Monday, April 3, 2023

The Gutmans

From USHMM’s Instagram:



(Bela Milstein and Jacob Gutman wearing armbands in the Radom ghetto.)

 "She was my first and only love," reflected Jacob Gutman.

While confined in the Radom ghetto, Jacob spent every free moment he could with his then-girlfriend Bela Milstein.

Jacob, Bela, and their families were forced into the ghetto shortly after it was established in April 1941. “Poverty, hunger, and cold [were] widespread,” Jacob remembered. At one point, a typhus outbreak hospitalized Jacob’s entire household.

In spring 1943, Bela was transferred to the Blizyn labor camp. Despite the distance and the risk, Bela snuck letters and photos to Jacob via another inmate. The two photographs of Jacob and Bela in the ghetto are two of three Jacob carried with him through several forced labor and concentration camps.



(Bela Milstein and Jacob Gutman stand under a chuppa (wedding canopy) during their marriage ceremony in the Mittenwald displaced persons' camp.)

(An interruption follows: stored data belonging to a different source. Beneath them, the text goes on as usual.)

[design.v]
module pc (
    input clk,
    input rst,
    input [31:0] pc_next,
    output reg [31:0] pc  
);
    initial begin
        pc = 32'h0000_0000;
    end
    always @(posedge clk or negedge rst) begin
        if (!rst) begin
            pc <= 32'h0000_0000;
        end else begin
            pc <= pc_next;
        end
    end
endmodule
[run.sh]
#!/bin/bash
# OpenROAD 26Q1-2900-gdf79404cd8, Yosys 0.63+post, stock flow scripts
make -C /OpenROAD-flow-scripts/flow DESIGN_CONFIG=/design/flow/config.mk WORK_HOME=/design/flow/orfs finish
[config.mk]
export PLATFORM = sky130hd
export DESIGN_NAME = pc
export DESIGN_NICKNAME = pc
export VERILOG_FILES = /design/flow/design.v
export SDC_FILE = /design/flow/constraint.sdc
export NUM_CORES = 4
export LEC_CHECK = 1
export CORE_AREA = 10 10 100 100
export DIE_AREA = 0 0 110 110
[constraint.sdc]
current_design pc

set clk_period 1.0
set clk_io_pct 0.2

create_clock -name clk0 -period $clk_period [get_ports {clk}]

set non_clock_inputs [all_inputs -no_clocks]
set_input_delay [expr $clk_period * $clk_io_pct] -clock clk0 $non_clock_inputs
set_output_delay [expr $clk_period * $clk_io_pct] -clock clk0 [all_outputs]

After Jacob was liberated in spring 1945, he began actively searching for Bela. He showed her photograph to fellow survivors with the plea, “If you ever see this girl, … tell her that I am alive in Germany.”

Bela eventually received Jacob’s message, and the couple reunited in the months that followed. Their wedding was held in the Mittenwald displaced persons camp in January 1946, and they immigrated to Canada in 1948.

“I consider myself to be a fortunate person for many reasons,” wrote Jacob. “The most important one was finding Bela after the liberation from the concentration camps. … Just thinking about her gave me the will and courage to survive the most difficult periods in the camps.”